— PROBLEM REQUIREMENTS —
Begin with the line holding "Sequential: 0.0000162 / 0.000186 / 0.000170", then print every line after it through the end of the data, exactly and with nothing added.
=====
`config.mk`:
```
export PLATFORM = sky130hd
export DESIGN_NAME = mem_arbiter_flat
export DESIGN_NICKNAME = d
export VERILOG_FILES = /design/src/rtl/mem_arbiter_if.sv /design/src/rtl/mem_arbiter.sv /design/src/flat_wrapper.sv
export SDC_FILE = /design/constraint.sdc
export NUM_CORES = 1
export LEC_CHECK = 0
export ABC_AREA = 1
export CAP_MARGIN = 25
export CORE_AREA = 4 4 103 105
export CTS_CLUSTER_DIAMETER = 60
export DETAILED_ROUTE_END_ITERATION = 7
export DIE_AREA = 0 0 107 109
export GPL_TIMING_DRIVEN = 0
export MAX_ROUTING_LAYER = met4
export SLEW_MARGIN = 5
export SYNTH_ARGS = -nofsm -noshare
export SYNTH_HDL_FRONTEND = slang
export SYNTH_SLANG_ARGS = --single-unit
```
`constraint.sdc`:
```
create_clock -name CLK -period 1.5 [get_ports CLK]
set_input_delay 0.375 -clock CLK [delete_from_list [all_inputs] [get_ports CLK]]
set_output_delay 0.375 -clock CLK [all_outputs]
set_load 0.1 [all_outputs]
```
`src/rtl/mem_arbiter_if.sv`:
```
// Bundles the CPU-side fetch/data request ports and the shared RAM port
// of the memory arbiter. The arbiter uses the slave view; the
// environment (CPU side plus RAM) uses the master view.
interface mem_arbiter_if;
    logic        iREN;
    logic [31:0] iaddr;
    logic        dREN;
    logic        dWEN;
    logic [31:0] daddr;
    logic [31:0] dstore;
    logic [1:0]  ramstate;
    logic [31:0] ramload;
    logic        iwait;
    logic        dwait;
    logic [31:0] iload;
    logic [31:0] dload;
    logic        ramREN;
    logic        ramWEN;
    logic [31:0] ramaddr;
    logic [31:0] ramstore;
    logic        ramerr;

    modport slave (
        input  iREN, iaddr, dREN, dWEN, daddr, dstore, ramstate, ramload,
        output iwait, dwait, iload, dload, ramREN, ramWEN, ramaddr, ramstore, ramerr
    );

    modport master (
        output iREN, iaddr, dREN, dWEN, daddr, dstore, ramstate, ramload,
        input  iwait, dwait, iload, dload, ramREN, ramWEN, ramaddr, ramstore, ramerr
    );
endinterface

```
`src/rtl/mem_arbiter.sv`:
```
// Arbiter between instruction fetch and data access for the single shared
// RAM port. Data is favoured, but after STARVE_LIMIT consecutive data
// completions with a fetch pending, the fetch is granted next. A grant is
// held until RAM reports ACCESS/ERROR or the requester withdraws.
module mem_arbiter #(
    parameter int unsigned STARVE_LIMIT = 4
) (
    input logic          CLK,
    input logic          nRST,
    mem_arbiter_if.slave bus
);
    localparam logic [1:0] IDLE = 2'd0;
    localparam logic [1:0] DGNT = 2'd1;
    localparam logic [1:0] IGNT = 2'd2;

    localparam logic [1:0] RS_ACCESS = 2'd2;
    localparam logic [1:0] RS_ERROR  = 2'd3;

    localparam logic [3:0] LIMIT = 4'(STARVE_LIMIT);

    logic [1:0] state;
    logic [1:0] next_state;
    logic [3:0] starve_cnt;
    logic       dreq;
    logic       ram_done;
    logic       d_done;
    logic       i_done;

    assign dreq     = bus.dREN | bus.dWEN;
    assign ram_done = (bus.ramstate == RS_ACCESS) || (bus.ramstate == RS_ERROR);
    assign d_done   = (state == DGNT) && dreq && ram_done;
    assign i_done   = (state == IGNT) && bus.iREN && ram_done;

    // Grant selection in IDLE; a grant ends on completion or withdrawal.
    always_comb begin
        next_state = state;
        case (state)
            IDLE: begin
                if (dreq && (!bus.iREN || starve_cnt < LIMIT))
                    next_state = DGNT;
                else if (bus.iREN)
                    next_state = IGNT;
            end
            DGNT: begin
                if (!dreq || ram_done)
                    next_state = IDLE;
            end
            IGNT: begin
                if (!bus.iREN || ram_done)
                    next_state = IDLE;
            end
            default: next_state = IDLE;
        endcase
    end

    // State register.
    always_ff @(posedge CLK or negedge nRST) begin
        if (!nRST)
            state <= IDLE;
        else
            state <= next_state;
    end

    // Counts data completions that overtook a pending fetch, saturating.
    always_ff @(posedge CLK or negedge nRST) begin
        if (!nRST)
            starve_cnt <= '0;
        else if (!bus.iREN || i_done)
            starve_cnt <= '0;
        else if (d_done && starve_cnt < LIMIT)
            starve_cnt <= starve_cnt + 4'd1;
    end

    // RAM strobes and CPU-side handshakes follow the grant combinationally,
    // so a withdrawn request drops the strobes in the same cycle.
    always_comb begin
        bus.ramREN   = 1'b0;
        bus.ramWEN   = 1'b0;
        bus.ramaddr  = '0;
        bus.ramstore = '0;
        bus.iwait    = 1'b1;
        bus.dwait    = 1'b1;
        bus.iload    = '0;
        bus.dload    = '0;
        bus.ramerr   = 1'b0;
        if (state == DGNT && dreq) begin
            bus.ramaddr  = bus.daddr;
            bus.ramstore = bus.dstore;
            bus.ramWEN   = bus.dWEN;
            bus.ramREN   = bus.dREN & ~bus.dWEN;
            if (d_done) begin
                bus.dwait  = 1'b0;
                bus.dload  = bus.ramload;
                bus.ramerr = (bus.ramstate == RS_ERROR);
            end
        end else if (state == IGNT && bus.iREN) begin
            bus.ramaddr = bus.iaddr;
            bus.ramREN  = 1'b1;
            if (i_done) begin
                bus.iwait  = 1'b0;
                bus.iload  = bus.ramload;
                bus.ramerr = (bus.ramstate == RS_ERROR);
            end
        end
    end
endmodule

```
`src/flat_wrapper.sv`:
```
// flat-port wrapper written by rule: the top's interface ports become plain ports
module mem_arbiter_flat 
#(
    parameter int unsigned STARVE_LIMIT = 4
)
  (CLK, nRST, bus_iREN, bus_iaddr, bus_dREN, bus_dWEN, bus_daddr, bus_dstore, bus_ramstate, bus_ramload, bus_iwait, bus_dwait, bus_iload, bus_dload, bus_ramREN, bus_ramWEN, bus_ramaddr, bus_ramstore, bus_ramerr);
  mem_arbiter_if bus_i ();
  input logic CLK;
  input logic nRST;
  input wire logic [$bits(bus_i.iREN)-1:0] bus_iREN;
  input wire logic [$bits(bus_i.iaddr)-1:0] bus_iaddr;
  input wire logic [$bits(bus_i.dREN)-1:0] bus_dREN;
  input wire logic [$bits(bus_i.dWEN)-1:0] bus_dWEN;
  input wire logic [$bits(bus_i.daddr)-1:0] bus_daddr;
  input wire logic [$bits(bus_i.dstore)-1:0] bus_dstore;
  input wire logic [$bits(bus_i.ramstate)-1:0] bus_ramstate;
  input wire logic [$bits(bus_i.ramload)-1:0] bus_ramload;
  output wire logic [$bits(bus_i.iwait)-1:0] bus_iwait;
  output wire logic [$bits(bus_i.dwait)-1:0] bus_dwait;
  output wire logic [$bits(bus_i.iload)-1:0] bus_iload;
  output wire logic [$bits(bus_i.dload)-1:0] bus_dload;
  output wire logic [$bits(bus_i.ramREN)-1:0] bus_ramREN;
  output wire logic [$bits(bus_i.ramWEN)-1:0] bus_ramWEN;
  output wire logic [$bits(bus_i.ramaddr)-1:0] bus_ramaddr;
  output wire logic [$bits(bus_i.ramstore)-1:0] bus_ramstore;
  output wire logic [$bits(bus_i.ramerr)-1:0] bus_ramerr;
  assign bus_i.iREN = bus_iREN;
  assign bus_i.iaddr = bus_iaddr;
  assign bus_i.dREN = bus_dREN;
  assign bus_i.dWEN = bus_dWEN;
  assign bus_i.daddr = bus_daddr;
  assign bus_i.dstore = bus_dstore;
  assign bus_i.ramstate = bus_ramstate;
  assign bus_i.ramload = bus_ramload;
  assign bus_iwait = bus_i.iwait;
  assign bus_dwait = bus_i.dwait;
  assign bus_iload = bus_i.iload;
  assign bus_dload = bus_i.dload;
  assign bus_ramREN = bus_i.ramREN;
  assign bus_ramWEN = bus_i.ramWEN;
  assign bus_ramaddr = bus_i.ramaddr;
  assign bus_ramstore = bus_i.ramstore;
  assign bus_ramerr = bus_i.ramerr;
  mem_arbiter #(.STARVE_LIMIT(STARVE_LIMIT)) u_core (.CLK(CLK), .nRST(nRST), .bus(bus_i));
endmodule
```
-- After elaboration in Yosys (flattened, before gate mapping)
Index checks and enable logic that the tools add are counted.
- bits in registers: 6
- bits in latches: 0
- memory bits (writable): 0
- ROM bits: 0
- output and inout bits: 133
- memories: 0
- add/subtract/negate cells: 1
- $mul: 0
- div/mod/pow operators: 0
- order comparisons: 1
- equal/unequal tests: 7
- shifts and indexed selects: 0
- mux-type cells: 27
- bitwise operators: 3
- reductions and logical operators: 16
- operator list (kind ; count):
    2-to-1 mux 32 bit ; 8
    2-to-1 mux 1 bit ; 12
    2-to-1 mux 2 bit ; 4
    2-to-1 mux 4 bit ; 2
    equality test 2 bit, second input constant ; 3
    logical AND 1 bit ; 6
    case mux 2 bit (3 select lines) ; 1
    logical OR 1 bit ; 5
    adder 4 x 1 -> 4 bit, second input constant ; 1
    less-than comparator 4 x 3 -> 1 bit, second input constant ; 1
    != test 2 x 1 -> 1 bit, second input constant ; 2
    != test 3 x 2 -> 1 bit, second input constant ; 1
    AND reduction 3 bit ; 1
    equality test 2 x 1 -> 1 bit, second input constant ; 1
    logical NOT 1 bit ; 2
    logical NOT 2 bit ; 1
    nonzero test 2 bit ; 1
    bitwise AND 1 bit ; 1
    NOT 1 bit ; 1
    bitwise OR 1 bit ; 1

-- Longest topological paths before layout
Gate-level depths: netlist of the first run.
- depth after elaboration: 6
- gate-level depth with buffers: 7

-- Least setup slack after synthesis of the first run
Ideal clock, no wire load.
- kind: register -> output
- start: register u_core.state[1]
- end: output port bus_ramREN
- arrival: 2.790 ns
- required time: 1.125 ns
- slack: -1.665 ns
- cell stages (with the launch flop): 4
- buffers on the path: 0
- path through: dfrtp_1 -> inv_2 -> nand2_2 -> o31ai_1
- cells in the longest elaborated chain, start to end: 4
- elaborated cells between the ends (all ways): 6
- RTL lines (element ; RTL line ; text):
    from (decl) ; mem_arbiter.sv:21 ; logic [1:0] state;
    from (signal assigned) ; mem_arbiter.sv:61 ; state <= next_state;
    equality test 2 bit ; mem_arbiter.sv:96 ; end else if (state == IGNT && bus.iREN) begin
    logical AND 1 bit ; mem_arbiter.sv:96 ;
    2-to-1 mux 1 bit ; mem_arbiter.sv:96 ;
    2-to-1 mux 1 bit * ; mem_arbiter.sv:86 ; if (state == DGNT && dreq) begin
    to (decl) ; flat_wrapper.sv:22 ; output wire logic [$bits(bus_i.ramREN)-1:0] bus_ramREN;
Mark *: on every way between the ends. The rest lies on a longest branch, timed or not.

-- Final worst setup path of the first run
- start: register u_core.state[1]
- end: output port bus_ramstore[12]
- cells in the longest elaborated chain, start to end: 3
- RTL lines (element ; RTL line ; text):
    equality test 2 x 1 -> 1 bit ; mem_arbiter.sv:86 ;
    logical AND 1 bit ; mem_arbiter.sv:86 ;
    2-to-1 mux 32 bit ; mem_arbiter.sv:86 ;
    to (decl) ; flat_wrapper.sv:25 ; output wire logic [$bits(bus_i.ramstore)-1:0] bus_ramstore;
No other way between the ends.

==> impl_metrics.csv, run 1 <==
group,metric,value,unit
synthesis,yosys.area_share.adder,0.00891,
floorplanning,die_y,109,um
pwr,power.density,1140,nW/um^2
drt,drcViolationCount,0,
layout,multiInputGateArea,1970,um^2
floorplanning,rows,36,
timing,max_slew_margin,0.660,
drt,routedWlPerCell,16.3,um
global_routing,first_global_vias,3148,
layout,register_area,151,um^2
drt,routed_wl,11.4,mm
clock_tree,cts_sinks,6,
floorplanning,fp.dieW,107,um
clock_tree,clockRootBuffer,"clkbuf_8",
synthesis,synth_area,1400,um^2
synthesis,synth_top_family_by_area,"simple AND/OR/NAND/NOR gates",
setup_path,r2r_cells,7,
clock_tree,cts_tree,"built",
drt,drt_iter0_drc,46,
status,violations,"negative setup slack",
status,status,"finished with violations",
timing,fin_setup_tns,-57.74,ns
setup_path,arrival,1.62,ns
place,placed_area,5360,um^2
drt,dr.pass1.iters,4,
synthesis,ys_async_sr_fraction,1.00,
global_routing,track_usage,0.186,
synthesis,synthSimpleGateAreaFrac,0.380,
synthesis,synth_seq_cells,6,
timing,skew,0.00556,ns
setup_path,rr_startpoint,"u_core.state[1]$_DFFE_PN0P_",
timing,max_freq,500,MHz
setup_path,r2r_end,"u_core.starve_cnt[1]$_DFFE_PN0P_",
pwr,finalPower,0.00846,W
drt,avgViaCountPerCell,4.16,
timing,maxSlewViolCount,0,
clock_tree,htree_num_levels,1,
layout,layout.nets,705,
min_path,hp-class,"primary input to async pin",
timing,fin_ws,-0.498,ns
clock_tree,clk_latency,0.22,ns
setup_path,end_kind,"output port",
synthesis,synth_top_area_share,0.267,
pwr,cellLeakagePower,3.21,nW
global_routing,grt.overflow.total,0,
synthesis,synth-main-ff-cell,"dfrtp_1",
global_routing,grt_max_degree,11,
setup_path,crit_path_max_fanout,8,
layout,fillers,618,
global_routing,antenna_found_initial,0,
layout,antennaDiodeCount,0,
synthesis,synth_top_area_cell,"nor2_1",
clock_tree,cts_max_path_buffers,2,
timing,period_share,1.33,
layout,area_growth_syn_to_layout,427,%
clock_tree,hold_buffers,0,
setup_path,reg2reg_slack,0.11,ns
synthesis,synthMuxAreaShare,0,
synthesis,avgSynthCellArea,5.38,um^2
pwr,peakVddDrop,0.751,mV
drt,antenna_left,0,
synthesis,synthCells,261,
clock_tree,clkTransAtPathRegs,0.04,ns
drt,vias,2916,
clock_tree,cts_buffers,3,
place,routabilityCongestion,0.811,
floorplanning,die_area,11700,um^2
timing,finalHoldWorstSlack,0.390,ns
layout,design_area,7400,um^2
place,hpwlAfterDp,8.51,mm
floorplanning,initial_core_util,0.146,
synthesis,synth-seq-area-share,0.107,
floorplanning,core_region_area,9640,um^2
setup_path,cp.required,1.12,ns
synthesis,synth_xor_area_frac,0.00624,
global_routing,grt_pass1_wl,16.6,mm
timing,tightestPinTransition,0.507,ns
synthesis,syn_nets,397,
timing,rsz0062_at_grt,"true",
synthesis,netlist_top_cells_area,"nor2_1 27%, a22o_1 20%, inv_1 18%",
setup_path,critical_path_class,"register to output port",
synthesis,synth_warnings,0,
floorplanning,ios,268,
place,io_buffers,267,
synthesis,synth_edf_count,0,
timing,hold_violations,0,
synthesis,ys_types,24,
synthesis,synth_compound_area_frac,0.220,
setup_path,crit_path_start_kind,"register",
timing,fin_crit,2.00,ns
job,max-cap-violations,0,
timing,setup_violations,133,
layout,final_layout_size_suffix_gt1_frac,0.592,
==> layout by cell type (no fill, tap or decap), types with 4 or more instances in the layout <==
cell type,instances
clkdlybuf4s50_1,130
clkbuf_16,5
buf_16,6
buf_4,11
buf_12,137
a22o_4,32
nand2_1,9
inv_2,4
dfrtp_1,5
nand3_1,8
inv_1,67
buf_8,14
buf_6,10
nor2_4,101
==> state kept, by name (all words and copies together), names as in the netlist <==
signal and flops:
u_core.starve_cnt 4, u_core.state 2
==> layer usage <==
| metal | vias to the layer above | GRT usage | share of wire |
|---|---|---|---|
| met5 | - | - | 0 |
| met4 | 0 | 0.0338 | 0.0068 |
| met3 | 6 | 0.0409 | 0.077 |
| met2 | 150 | 0.384 | 0.61 |
| met1 | 1350 | 0.176 | 0.31 |
| li1 | 1410 | - | - |
==> layout make-up <==
class,count,area share
clock buffer,4,0.00609
buffer,15,0.0384
inverter,72,0.0382
tap,133,0.0225
sequential,6,0.0205
multi-input combinational,169,0.267
timing repair buffer,302,0.608
==> how the worst max path moves through the flow <==
stage / startpoint / endpoint / cells past startpoint
finish: u_core.state[1]$_DFFE_PN0P_ / bus_ramstore[12] / 7
global route: u_core.state[1]$_DFFE_PN0P_ / bus_ramaddr[1] / 6
CTS: u_core.state[1]$_DFFE_PN0P_ / bus_ramstore[30] / 6
detailed placement: bus_dWEN / bus_dload[12] / 7
global placement: bus_dWEN / bus_dload[12] / 7
floorplan: u_core.state[0]$_DFFE_PN0P_ / bus_iload[22] / 6
==> synthesized netlist by cell type (3+ instances only) <==
cell,number
nor2_1,100
inv_1,69
a22o_1,32
nand2_1,11
nand3_1,8
buf_2,6
buf_6,6
dfrtp_1,6
buf_4,3
inv_2,3
==> cells by family after synthesis <==
logic type      Yosys count
simple gates            129
buf+inv                  87
compound gates           37
flops                     6
xor+xnor                  1
fa+ha+maj                 1
==> per-stage QoR <==
step           setup WS, ns   util  cells
4_1_cts              -0.480  0.727    683
6_report             -0.498  0.768    701
3_5_place_dp          -1.78  0.556    661
5_1_grt              -0.557  0.768    701
2_1_floorplan        -0.384      -    261
3_3_place_gp          -1.77  0.556    661
==> what timing repair did <==
item                                    4_1_cts  5_1_grt
cloned                                        5        6
resized for setup                          1212       35
pin swaps                                     8       11
buffers inserted                             13       12
endpoints found under the setup margin      138      136
==> critical path, stage by stage, from the launching register on <==
cell and delay (ns):
dfrtp_2 0.44, nor2_4 0.16, buf_6 0.13, nand2_8 0.09, buf_6 0.15, buf_12 0.14
nor2_4 0.10, buf_12 0.18
==> report_power, final <==
| part | total (W) | internal, W | switching [W] | leakage [nW] |
|---|---|---|---|---|
| clock network | 0.000251 | 0.000183 | 0.0000682 | 0.0228 |
| registers | 0.000198 | 0.000182 | 0.0000156 | 0.0793 |
| logic | 0.00802 | 0.00318 | 0.00483 | 3.11 |
| total | 0.00846 | 0.00355 | 0.00492 | 3.21 |
(Power assumes the default switching activity.)
==> run 2: changes to the inputs <==
GPL_ROUTABILITY_DRIVEN = 0   (was unset)
==> results of run 2 <==
Same layout as run 1: the final DEF is identical, and so are final timing and power.
==> run 3: changes to the inputs <==
CORE_AREA = 4 4 102 104   (was 4 4 103 105)
DIE_AREA = 0 0 106 108   (was 0 0 107 109)
PLACE_DENSITY = 0.66   (was unset)
clock period = 1.61 ns   (was 1.5 ns; I/O delays follow)
==> impl_metrics.csv, run 3 (synthesized netlist as in run 1, its figures left out) <==
group,metric,value,unit
pwr,cellLeakagePower,3.15,nW
setup_path,r2r_cells,8,
status,status,"finished with violations",
timing,maxSlewViolCount,0,
pwr,power.density,1090,nW/um^2
job,max-cap-violations,0,
layout,top_regs,"u_core.starve_cnt x4, u_core.state x2",
clock_tree,cts_sinks,6,
setup_path,arrival,1.59,ns
timing,rsz0062_at_grt,"true",
clock_tree,hold_buffers,0,
global_routing,grt_max_degree,11,
min_path,hp-class,"primary input to async pin",
layout,area_growth_syn_to_layout,420,%
timing,setup_violations,133,
global_routing,grt.overflow.total,0,
setup_path,r2r_end,"u_core.starve_cnt[1]$_DFFE_PN0P_",
layout,antennaDiodeCount,0,
clock_tree,cts_buffers,3,
timing,fin_crit,2.00,ns
timing,max_freq,501,MHz
layout,final_util,0.765,
layout,layout.nets,698,
layout,largest-register,"u_core.starve_cnt",
clock_tree,htree_num_levels,1,
global_routing,grt_pass1_wl,17.2,mm
global_routing,antenna_found_initial,0,
floorplanning,ios,268,
setup_path,rr_startpoint,"u_core.state[1]$_DFFE_PN0P_",
status,violations,"negative setup slack",
setup_path,startpoint,"bus_dWEN",
floorplanning,rows,36,
setup_path,reg2reg_slack,0.23,ns
setup_path,end_kind,"output port",
floorplanning,fp.dieW,106,um
layout,largest_reg_flops,4,
setup_path,critical_path_class,"primary input to output port",
drt,dr.pass1.iters,4,
global_routing,track_usage,0.196,
setup_path,crit_path_start_kind,"primary input",
layout,final_layout_size_suffix_gt1_frac,0.586,
timing,fin_ws,-0.387,ns
global_routing,first_global_vias,3276,
setup_path,crit_path_max_fanout,5,
clock_tree,cts_max_path_buffers,2,
clock_tree,clk_latency,0.22,ns
drt,drcViolationCount,0,
timing,max_slew_margin,0.668,
drt,vias,2929,
pwr,peakVddDrop,0.907,mV
floorplanning,initial_core_util,0.147,
layout,mostFrequentLayoutCells,"144 x buf_12, 130 x clkdlybuf4s50_1, 100 x nor2_4",
drt,drt_iter0_drc,56,
timing,period_share,1.24,
clock_tree,cts_tree,"built",
floorplanning,die_area,11400,um^2
drt,routed_wl,11.9,mm
place,hpwlAfterDp,8.38,mm
clock_tree,clockRootBuffer,"clkbuf_8",
floorplanning,core_region_area,9550,um^2
place,dp.cells,661,
place,io_buffers,267,
setup_path,cp.required,1.21,ns
timing,hold_violations,0,
timing,skew,0.00295,ns
drt,routedWlPerCell,17.1,um
timing,tightestPinTransition,0.495,ns
floorplanning,die_y,108,um
drt,antenna_left,0,
layout,final_cells,694,
drt,avgViaCountPerCell,4.22,
clock_tree,clkTransAtPathRegs,0.04,ns
layout,layout_commonest_cell,"buf_12",
==> run 3: stage by stage <==
stage / worst slack [ns] / hold slack [ns] / area, um^2 / TNS [ns] / total power (W)
6_report: -0.387 / 0.416 / 7300 / -44.34 / 0.00792
3_3_place_gp: -1.68 / 0.492 / 5360 / -212.00 / 0.00580
2_1_floorplan: -0.302 / 0.107 / 2520 / -23.52 / 0.00459
3_5_place_dp: -1.72 / 0.487 / 5360 / -214.56 / 0.00583
4_1_cts: -0.377 / 0.419 / 6840 / -44.76 / 0.00732
5_1_grt: -0.436 / 0.437 / 7300 / -50.82 / 0.00815
==> run 3: final cells by class <==
type / instances / area, um^2
Timing Repair Buffer: 296 / 4450
Fill cell: 619 / 2250
Multi-Input combinational cell: 168 / 1940
Inverter: 72 / 278
Buffer: 15 / 272
Tap cell: 133 / 166
Sequential cell: 6 / 151
Clock buffer: 4 / 45.0
==> run 3: repair_timing <==
action / 4_1_cts / 5_1_grt
gates resized for setup: 1193 / 52
pin swaps: 11 / 12
endpoints found under the setup margin: 137 / 133
cloned: 3 / 6
setup buffers: 12 / 8
==> run 3: worst max path at each step <==
stage,cells after the start,to
after global routing,7,bus_iload[26]
final,8,bus_dload[30]
after CTS,6,bus_dload[23]
after detailed placement,7,bus_dload[12]
after global placement,7,bus_dload[12]
after floorplan,6,bus_iload[22]
==> run 3: layer usage <==
layer | share of wire | vias to the layer above | global-route usage
li1 | - | 1393 | -
met1 | 0.32 | 1362 | 0.186
met4 | 0.020 | 0 | 0.0537
met5 | 0 | - | -
met3 | 0.071 | 16 | 0.0484
met2 | 0.59 | 158 | 0.389
==> run 3: report_power, final <==
group / switching, W / total [W] / internal (W)
Sequential: 0.0000162 / 0.000186 / 0.000170
Combinational: 0.00451 / 0.00751 / 0.00300
Clock: 0.0000601 / 0.000230 / 0.000170
Total: 0.00459 / 0.00792 / 0.00334
==> run 3: worst max-delay path, stage by stage <==
cell	delay, ns
clkdlybuf4s15_2	0.23
inv_2	0.08
nand2_4	0.12
nand3_4	0.11
buf_12	0.17
buf_12	0.14
nor2_4	0.13
buf_12	0.19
=====
— RESULT BELOW —
Sequential: 0.0000162 / 0.000186 / 0.000170
Combinational: 0.00451 / 0.00751 / 0.00300
Clock: 0.0000601 / 0.000230 / 0.000170
Total: 0.00459 / 0.00792 / 0.00334
==> run 3: worst max-delay path, stage by stage <==
cell	delay, ns
clkdlybuf4s15_2	0.23
inv_2	0.08
nand2_4	0.12
nand3_4	0.11
buf_12	0.17
buf_12	0.14
nor2_4	0.13
buf_12	0.19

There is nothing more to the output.